Alors qu’il tient une photo compromettante pour sa réputation, un homme se suicide pendant que brûle le daguerréotype dans la cheminée. Dans Londres, des photos très compromettantes sont ainsi présentées par deux individus masqués sous un haut-de-forme à divers membres de l’establishment. Ces clichés, s’ils étaient rendus publics, ruineraient leur réputation.
La famille de Jennifer enterre ses restes après son décès dans l’incendie qui a ravagé le lupanar du 17, Fitget Street où Kita était forcée de se prostituer. C’est l’occasion de règlements de compte entre ses membres. À l’écart, dans l’ombre, son mari le visage brûlé par l’acide qu’elle lui avait jeté pour se défendre, suit la cérémonie. Il est rejoint par le commissionnaire Kurb. Il avoue regretter la mort de Jennifer, son épouse, dans de telles conditions. Il aurait voulu la tuer de ses propres mains !
Pickles et ses deux amis cherchent pitance pour survivre. Alors qu’ils pensaient pouvoir s’en prendre à un richard et son épouse, ils voient débouler une vache.
Jennifer — Jay — et Kita, la jeune Japonaise, ont survécu, protégées par la puissance du démon que cette dernière porte sur elle, sous forme d’un tatouage. C’est un autre tatouage que Sensei dessine sur le dos de la jeune anglaise.
La tribu des Ériés, enfin ce qu’il en reste, continue de travailler pour la suprématie de l’Angleterre. Ils disposent d’une nouvelle arme, l’Abaddon, un navire de guerre surpuissant.
Mais Jay et Kita, unissent leurs capacités pour prendre leur revanche, l’une contre sa famille, l’autre en représailles pour l’assassinat de son bébé…
Ce troisième volet raconte une étape de la vengeance de ces deux femmes qui se sont opposées à l’Empire tel qu’il est, face à la suprématie masculine. Le statut des femmes est précaire, avec cette possibilité de faire enfermer dans des asiles, de véritables enfers, celles dont la personnalité, l’attitude, ne s’alignent pas sur un standard figé. Cette situation est d’autant plus paradoxale qu’une femme est à la tête de cet empire. Or, elle ne semble rien faire pour améliorer la condition féminine.

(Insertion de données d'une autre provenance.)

$ cat config.mk
export PLATFORM = sky130hd
export DESIGN_NAME = fpmadd_issue_scheduler
export DESIGN_NICKNAME = d
export VERILOG_FILES = /design/src/rtl/fpmadd_issue_scheduler.sv
export SDC_FILE = /design/constraint.sdc
export NUM_CORES = 1
export LEC_CHECK = 0
export CAP_MARGIN = 20
export CORE_MARGIN = 2
export CORE_UTILIZATION = 50
export DETAILED_ROUTE_END_ITERATION = 7
export GPL_TIMING_DRIVEN = 0
export PLACE_DENSITY = 0.88
export SYNTH_ARGS = -nofsm -noshare
export SYNTH_HDL_FRONTEND = slang
export SYNTH_SLANG_ARGS = --single-unit
$ cat constraint.sdc
create_clock -name clk_i -period 15.3 [get_ports clk_i]
set_clock_uncertainty 0.15 [all_clocks]
set_input_delay 4.59 -clock clk_i [delete_from_list [all_inputs] [get_ports clk_i]]
set_output_delay 4.59 -clock clk_i [all_outputs]
set_load 0.05 [all_outputs]
$ cat src/rtl/fpmadd_issue_scheduler.sv
// fpmadd_issue_scheduler
//   Issue scheduler for the FP fused mul-add unit. Requests (ADD/MUL/FUSED)
//   are accepted only when the adder input and the shared writeback slot are
//   free on the cycles the op will use them. Reservation tables track every
//   in-flight op; the tag comes back when its result becomes valid.
//
//   Optional feature macro: FPMADD_STALL_STATS_EN
//     defined     -> stall_cnt_o counts enabled cycles with a blocked request
//     not defined -> stall_cnt_o is tied to zero
//
//   Table convention: index k means "k enabled cycles from now", 0 = current.
//   An op accepted with latency L completes L cycles after acceptance, so it
//   is written at post-shift index L-1 and checked at pre-shift index L.
module fpmadd_issue_scheduler #(
   parameter int MUL_LAT = 4,
   parameter int ADD_LAT = 3,
   parameter int TAG_W   = 4
) (
   input  logic             clk_i,
   input  logic             rst_i,
   input  logic             clk_en_i,
   input  logic             flush_i,
   input  logic             req_valid_i,
   output logic             req_ready_o,
   input  logic [1:0]       req_op_i,
   input  logic [TAG_W-1:0] req_tag_i,
   output logic             issue_valid_o,
   output logic [1:0]       issue_op_o,
   output logic             wb_valid_o,
   output logic             wb_unit_o,
   output logic [TAG_W-1:0] wb_tag_o,
   output logic [3:0]       inflight_o,
   output logic [31:0]      stall_cnt_o
);

   // Product is registered once before entering the adder.
   localparam int FMA_LAT = MUL_LAT + 1 + ADD_LAT;

   localparam logic [1:0] OP_ADD = 2'b00;
   localparam logic [1:0] OP_MUL = 2'b01;
   localparam logic [1:0] OP_FMA = 2'b10;

   // Writeback slot table with per-slot tag and unit (1 = multiplier output).
   logic [FMA_LAT:0]              wb_rsv_q, wb_rsv_d;
   logic [FMA_LAT:0][TAG_W-1:0]   tag_q, tag_d;
   logic [FMA_LAT:0]              unit_q, unit_d;
   // Adder-input table: a FUSED op owns the adder MUL_LAT+1 cycles after issue.
   logic [MUL_LAT+1:0]            add_rsv_q, add_rsv_d;

   logic legal;
   logic accept;

   // Per-op hazard check against the current (pre-shift) tables.
   always_comb begin
      legal = 1'b0;
      case (req_op_i)
         OP_ADD:  legal = !add_rsv_q[0] && !wb_rsv_q[ADD_LAT];
         OP_MUL:  legal = !wb_rsv_q[MUL_LAT];
         OP_FMA:  legal = !add_rsv_q[MUL_LAT+1] && !wb_rsv_q[FMA_LAT];
         default: legal = 1'b0;   // reserved encoding is never issued
      endcase
   end

   assign req_ready_o   = legal && clk_en_i && !flush_i && !rst_i;
   assign accept        = req_valid_i && req_ready_o;
   assign issue_valid_o = accept;
   assign issue_op_o    = accept ? req_op_i : 2'b00;

   // Slot 0 is the op completing now; suppressed while stalled or flushing.
   assign wb_valid_o = wb_rsv_q[0] && clk_en_i && !flush_i && !rst_i;
   assign wb_unit_o  = wb_valid_o ? unit_q[0] : 1'b0;
   assign wb_tag_o   = wb_valid_o ? tag_q[0] : '0;

   // Count of reserved writeback slots plus the op being issued this cycle.
   always_comb begin
      inflight_o = 4'd0;
      for (int k = 0; k <= FMA_LAT; k++) begin
         inflight_o = inflight_o + 4'(wb_rsv_q[k]);
      end
      inflight_o = inflight_o + 4'(accept);
   end

   // Table next state: flush clears, enabled cycle shifts toward 0 and adds
   // the newly accepted op, disabled cycle holds everything.
   always_comb begin
      wb_rsv_d  = wb_rsv_q;
      tag_d     = tag_q;
      unit_d    = unit_q;
      add_rsv_d = add_rsv_q;
      if (flush_i) begin
         wb_rsv_d  = '0;
         tag_d     = '0;
         unit_d    = '0;
         add_rsv_d = '0;
      end else if (clk_en_i) begin
         for (int k = 0; k < FMA_LAT; k++) begin
            wb_rsv_d[k] = wb_rsv_q[k+1];
            tag_d[k]    = tag_q[k+1];
            unit_d[k]   = unit_q[k+1];
         end
         wb_rsv_d[FMA_LAT] = 1'b0;
         tag_d[FMA_LAT]    = '0;
         unit_d[FMA_LAT]   = 1'b0;
         for (int k = 0; k <= MUL_LAT; k++) begin
            add_rsv_d[k] = add_rsv_q[k+1];
         end
         add_rsv_d[MUL_LAT+1] = 1'b0;
         if (accept) begin
            case (req_op_i)
               OP_ADD: begin
                  wb_rsv_d[ADD_LAT-1] = 1'b1;
                  tag_d[ADD_LAT-1]    = req_tag_i;
                  unit_d[ADD_LAT-1]   = 1'b0;
               end
               OP_MUL: begin
                  wb_rsv_d[MUL_LAT-1] = 1'b1;
                  tag_d[MUL_LAT-1]    = req_tag_i;
                  unit_d[MUL_LAT-1]   = 1'b1;
               end
               OP_FMA: begin
                  wb_rsv_d[FMA_LAT-1] = 1'b1;
                  tag_d[FMA_LAT-1]    = req_tag_i;
                  unit_d[FMA_LAT-1]   = 1'b0;
                  add_rsv_d[MUL_LAT]  = 1'b1;
               end
               default: ;
            endcase
         end
      end
   end

   // Reservation table registers.
   always_ff @(posedge clk_i) begin
      if (rst_i) begin
         wb_rsv_q  <= '0;
         tag_q     <= '0;
         unit_q    <= '0;
         add_rsv_q <= '0;
      end else begin
         wb_rsv_q  <= wb_rsv_d;
         tag_q     <= tag_d;
         unit_q    <= unit_d;
         add_rsv_q <= add_rsv_d;
      end
   end

`ifdef FPMADD_STALL_STATS_EN
   logic [31:0] stall_cnt_q, stall_cnt_d;

   // Saturating count of enabled cycles where a valid request was blocked.
   always_comb begin
      stall_cnt_d = stall_cnt_q;
      if (clk_en_i && req_valid_i && !req_ready_o && (stall_cnt_q != 32'hFFFF_FFFF)) begin
         stall_cnt_d = stall_cnt_q + 32'd1;
      end
   end

   // Stall counter register; survives flush, cleared only by reset.
   always_ff @(posedge clk_i) begin
      if (rst_i) begin
         stall_cnt_q <= '0;
      end else begin
         stall_cnt_q <= stall_cnt_d;
      end
   end

   assign stall_cnt_o = stall_cnt_q;
`else
   assign stall_cnt_o = 32'd0;
`endif

endmodule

C’est également l’opposition entre pauvres et nantis, l’occasion de mettre des réflexions pertinentes dans la bouche des enfants qui composent le gang des Dead Ends.
Zidrou se surpasse en matière narrative et en inventivité, composant une intrigue riche dans tous les domaines tels que l’action, les personnages, les parcours… Il adopte un tempo alerte, alternant des scènes courtes, passant d’un lieu à un autre, d’un groupe de personnages à un autre très rapidement. Il dépeint une galerie de personnages dont la plus grande partie est vile tant l’hypocrisie est patente.

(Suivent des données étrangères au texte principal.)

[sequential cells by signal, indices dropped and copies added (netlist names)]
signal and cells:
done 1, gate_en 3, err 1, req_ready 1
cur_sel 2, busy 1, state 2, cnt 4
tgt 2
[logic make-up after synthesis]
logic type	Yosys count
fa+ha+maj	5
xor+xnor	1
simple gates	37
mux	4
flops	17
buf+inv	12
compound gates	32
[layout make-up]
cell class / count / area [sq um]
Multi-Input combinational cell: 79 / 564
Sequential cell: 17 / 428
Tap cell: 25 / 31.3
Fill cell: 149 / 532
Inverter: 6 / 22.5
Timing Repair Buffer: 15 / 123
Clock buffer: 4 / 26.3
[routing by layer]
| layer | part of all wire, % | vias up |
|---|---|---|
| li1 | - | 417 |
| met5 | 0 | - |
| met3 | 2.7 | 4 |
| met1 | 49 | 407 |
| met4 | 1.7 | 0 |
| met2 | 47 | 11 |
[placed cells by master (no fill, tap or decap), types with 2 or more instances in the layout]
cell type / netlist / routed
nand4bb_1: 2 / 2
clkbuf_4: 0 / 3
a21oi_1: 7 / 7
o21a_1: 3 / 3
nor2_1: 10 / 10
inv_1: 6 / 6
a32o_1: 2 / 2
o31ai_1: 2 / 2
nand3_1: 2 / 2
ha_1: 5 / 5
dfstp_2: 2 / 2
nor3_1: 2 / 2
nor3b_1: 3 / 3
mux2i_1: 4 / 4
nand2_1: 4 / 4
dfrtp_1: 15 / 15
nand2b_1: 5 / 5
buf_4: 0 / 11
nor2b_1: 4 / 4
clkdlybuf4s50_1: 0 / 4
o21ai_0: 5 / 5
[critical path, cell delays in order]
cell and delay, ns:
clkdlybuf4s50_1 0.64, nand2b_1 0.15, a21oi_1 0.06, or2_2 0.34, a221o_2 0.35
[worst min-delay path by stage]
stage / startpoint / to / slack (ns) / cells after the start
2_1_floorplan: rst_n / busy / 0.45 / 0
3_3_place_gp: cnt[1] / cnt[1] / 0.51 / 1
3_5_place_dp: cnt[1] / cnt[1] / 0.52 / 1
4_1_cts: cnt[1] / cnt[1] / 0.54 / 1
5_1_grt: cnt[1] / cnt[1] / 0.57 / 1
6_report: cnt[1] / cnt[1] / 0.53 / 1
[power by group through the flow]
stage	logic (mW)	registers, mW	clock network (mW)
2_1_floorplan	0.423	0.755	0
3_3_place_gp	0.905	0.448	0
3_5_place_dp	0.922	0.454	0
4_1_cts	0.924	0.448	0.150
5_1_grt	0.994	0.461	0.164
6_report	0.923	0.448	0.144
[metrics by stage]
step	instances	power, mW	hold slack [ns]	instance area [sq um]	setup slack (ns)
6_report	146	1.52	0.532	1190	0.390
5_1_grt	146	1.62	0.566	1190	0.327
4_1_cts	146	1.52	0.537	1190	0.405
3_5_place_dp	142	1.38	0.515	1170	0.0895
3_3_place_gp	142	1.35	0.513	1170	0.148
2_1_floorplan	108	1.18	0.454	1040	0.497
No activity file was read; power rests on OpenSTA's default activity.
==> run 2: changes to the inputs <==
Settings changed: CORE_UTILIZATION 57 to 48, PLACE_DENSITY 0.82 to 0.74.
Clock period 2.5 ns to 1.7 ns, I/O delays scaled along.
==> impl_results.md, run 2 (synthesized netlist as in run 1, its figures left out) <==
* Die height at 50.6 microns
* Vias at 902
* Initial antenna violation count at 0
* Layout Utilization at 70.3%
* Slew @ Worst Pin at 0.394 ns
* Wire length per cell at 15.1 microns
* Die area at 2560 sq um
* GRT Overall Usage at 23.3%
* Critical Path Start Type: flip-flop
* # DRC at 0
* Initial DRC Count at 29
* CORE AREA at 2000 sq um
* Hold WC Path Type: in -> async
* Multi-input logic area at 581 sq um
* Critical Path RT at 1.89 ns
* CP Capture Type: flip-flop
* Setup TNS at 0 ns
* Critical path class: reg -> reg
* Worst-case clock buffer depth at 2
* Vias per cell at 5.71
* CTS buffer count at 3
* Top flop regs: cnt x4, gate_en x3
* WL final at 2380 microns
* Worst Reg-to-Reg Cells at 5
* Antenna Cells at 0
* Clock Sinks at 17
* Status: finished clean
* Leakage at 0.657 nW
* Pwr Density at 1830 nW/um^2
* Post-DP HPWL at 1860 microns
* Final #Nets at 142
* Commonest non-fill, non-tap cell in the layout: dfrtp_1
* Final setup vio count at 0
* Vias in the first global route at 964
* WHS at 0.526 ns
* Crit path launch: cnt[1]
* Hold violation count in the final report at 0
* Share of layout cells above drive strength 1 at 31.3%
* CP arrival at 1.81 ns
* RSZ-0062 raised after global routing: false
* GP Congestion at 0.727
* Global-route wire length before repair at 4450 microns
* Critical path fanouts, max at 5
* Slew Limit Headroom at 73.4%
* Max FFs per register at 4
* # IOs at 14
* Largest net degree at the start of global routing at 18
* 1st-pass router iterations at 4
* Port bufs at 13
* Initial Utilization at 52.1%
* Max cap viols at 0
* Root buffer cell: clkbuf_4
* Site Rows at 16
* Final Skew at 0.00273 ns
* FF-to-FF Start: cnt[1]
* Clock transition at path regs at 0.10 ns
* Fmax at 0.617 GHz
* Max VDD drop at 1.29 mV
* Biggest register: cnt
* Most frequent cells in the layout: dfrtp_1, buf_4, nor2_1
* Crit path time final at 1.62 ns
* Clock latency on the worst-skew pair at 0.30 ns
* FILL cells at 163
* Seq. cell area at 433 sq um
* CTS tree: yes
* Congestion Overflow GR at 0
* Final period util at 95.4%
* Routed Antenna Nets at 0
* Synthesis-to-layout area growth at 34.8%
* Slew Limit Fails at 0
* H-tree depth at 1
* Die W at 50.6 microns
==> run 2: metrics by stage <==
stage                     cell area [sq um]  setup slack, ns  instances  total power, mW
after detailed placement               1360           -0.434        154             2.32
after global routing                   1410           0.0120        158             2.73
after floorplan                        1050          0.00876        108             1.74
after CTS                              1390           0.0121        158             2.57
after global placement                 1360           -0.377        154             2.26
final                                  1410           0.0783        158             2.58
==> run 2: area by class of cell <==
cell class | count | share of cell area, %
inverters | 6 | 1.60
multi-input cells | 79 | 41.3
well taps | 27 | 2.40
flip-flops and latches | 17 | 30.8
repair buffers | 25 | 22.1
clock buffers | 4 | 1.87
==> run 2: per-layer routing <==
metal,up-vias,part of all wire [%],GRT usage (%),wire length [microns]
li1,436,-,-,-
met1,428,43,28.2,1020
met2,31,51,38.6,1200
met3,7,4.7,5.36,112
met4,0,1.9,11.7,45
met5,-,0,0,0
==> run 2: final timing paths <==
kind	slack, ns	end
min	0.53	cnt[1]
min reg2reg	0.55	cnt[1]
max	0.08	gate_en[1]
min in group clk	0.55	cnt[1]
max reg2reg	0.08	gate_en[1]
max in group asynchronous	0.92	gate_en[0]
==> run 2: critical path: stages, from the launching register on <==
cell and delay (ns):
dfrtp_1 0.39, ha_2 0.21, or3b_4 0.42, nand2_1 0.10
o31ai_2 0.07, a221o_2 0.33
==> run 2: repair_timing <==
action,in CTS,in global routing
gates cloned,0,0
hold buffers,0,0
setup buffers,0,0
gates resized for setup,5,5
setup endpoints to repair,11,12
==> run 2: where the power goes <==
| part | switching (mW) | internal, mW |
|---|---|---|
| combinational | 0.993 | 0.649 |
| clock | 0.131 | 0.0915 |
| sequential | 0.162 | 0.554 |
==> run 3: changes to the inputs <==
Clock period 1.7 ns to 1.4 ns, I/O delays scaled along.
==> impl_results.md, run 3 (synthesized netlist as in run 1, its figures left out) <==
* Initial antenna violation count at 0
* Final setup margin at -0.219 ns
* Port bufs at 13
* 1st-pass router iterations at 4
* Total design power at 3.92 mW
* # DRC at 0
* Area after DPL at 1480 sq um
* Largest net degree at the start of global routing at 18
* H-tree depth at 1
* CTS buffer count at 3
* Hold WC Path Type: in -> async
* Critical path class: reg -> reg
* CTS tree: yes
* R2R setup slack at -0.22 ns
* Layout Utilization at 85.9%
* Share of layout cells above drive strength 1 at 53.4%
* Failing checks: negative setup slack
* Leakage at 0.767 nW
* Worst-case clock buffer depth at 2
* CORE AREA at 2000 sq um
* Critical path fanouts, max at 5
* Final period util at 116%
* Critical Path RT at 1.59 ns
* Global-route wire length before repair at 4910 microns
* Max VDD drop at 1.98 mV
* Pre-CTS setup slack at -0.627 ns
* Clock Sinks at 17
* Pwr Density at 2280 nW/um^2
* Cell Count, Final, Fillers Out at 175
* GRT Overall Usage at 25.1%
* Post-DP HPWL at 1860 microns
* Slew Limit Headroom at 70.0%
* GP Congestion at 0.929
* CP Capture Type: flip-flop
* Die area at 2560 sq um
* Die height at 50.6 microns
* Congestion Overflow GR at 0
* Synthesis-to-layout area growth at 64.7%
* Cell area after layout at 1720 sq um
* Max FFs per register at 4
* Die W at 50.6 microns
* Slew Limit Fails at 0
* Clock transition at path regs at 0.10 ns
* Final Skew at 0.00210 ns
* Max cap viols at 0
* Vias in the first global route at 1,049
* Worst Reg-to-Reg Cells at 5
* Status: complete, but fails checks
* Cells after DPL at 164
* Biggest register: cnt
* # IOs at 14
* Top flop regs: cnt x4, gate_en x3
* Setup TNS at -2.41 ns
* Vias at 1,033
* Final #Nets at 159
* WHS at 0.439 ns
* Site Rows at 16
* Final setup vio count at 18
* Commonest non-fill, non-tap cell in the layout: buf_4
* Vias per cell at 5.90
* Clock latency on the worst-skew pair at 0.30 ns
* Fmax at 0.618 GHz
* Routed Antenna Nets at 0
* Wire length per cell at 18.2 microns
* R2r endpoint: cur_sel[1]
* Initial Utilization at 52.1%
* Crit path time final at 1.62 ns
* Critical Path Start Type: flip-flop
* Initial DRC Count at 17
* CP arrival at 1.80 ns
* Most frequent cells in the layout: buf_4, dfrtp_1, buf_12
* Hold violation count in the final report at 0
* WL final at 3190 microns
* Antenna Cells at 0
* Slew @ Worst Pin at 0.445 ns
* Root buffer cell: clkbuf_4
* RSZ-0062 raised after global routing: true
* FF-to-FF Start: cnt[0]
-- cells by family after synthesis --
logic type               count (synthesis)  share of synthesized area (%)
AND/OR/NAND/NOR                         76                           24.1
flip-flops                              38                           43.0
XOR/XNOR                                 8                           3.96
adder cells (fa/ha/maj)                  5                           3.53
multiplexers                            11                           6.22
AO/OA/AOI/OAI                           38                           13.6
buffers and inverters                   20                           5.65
## config.mk

```make
export PLATFORM = sky130hd
export DESIGN_NAME = fmeter_ctrl
export DESIGN_NICKNAME = d
export VERILOG_FILES = /design/src/rtl/fmeter_ctrl.sv
export SDC_FILE = /design/constraint.sdc
export NUM_CORES = 1
export LEC_CHECK = 0
export ABC_AREA = 0
export CAP_MARGIN = 15
export CELL_PAD_IN_SITES_DETAIL_PLACEMENT = 0
export CELL_PAD_IN_SITES_GLOBAL_PLACEMENT = 2
export CORE_AREA = 2 2 177 92
export DETAILED_ROUTE_END_ITERATION = 10
export DIE_AREA = 0 0 179 94
export DONT_BUFFER_PORTS = 1
export PLACE_DENSITY = 0.84
export SLEW_MARGIN = 20
export SYNTH_ARGS = -nofsm -noshare
export SYNTH_HDL_FRONTEND = slang
export SYNTH_SLANG_ARGS = --single-unit
export TNS_END_PERCENT = 20
```

## constraint.sdc

```tcl
create_clock -name fs -period 2 [get_ports fs]
set_input_delay 0.3 -clock fs [delete_from_list [all_inputs] [get_ports fs]]
set_output_delay 0.3 -clock fs [all_outputs]
set_load 0.05 [all_outputs]
```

Dans ce troisième tome, les deux héroïnes entament leur revanche. Des masques tombent, des turpitudes remontent au grand jour, des secrets familiaux se dévoilent. Le rideau des convenances se déchire. Le scénariste a initié un processus qui avance inexorablement.
Cependant, Zidrou laisse passer, dans cette noirceur, quelques touches d’humour avec les réflexions des enfants ou transformant Jay en professeur de langue quand elle reprend les tournures de phrase de Kita, même au cœur de l’action la plus échevelée. José Homs, avec un trait puissant réalise un graphisme réaliste, dynamique. Les nombreuses scènes d’action sont toniques. L’expression des différents protagonistes, leurs tourments, leurs émotions sont parfaitement traduits.
Cette série réunissant saga historique, pamphlet social et conte fantastique est magistrale.
serge perraud
Zidrou (scénario) & José Homs (dessin et couleur), Shi – t.3 : Revenge, Dargaud, octobre 2018, 56 p. – 14,00€.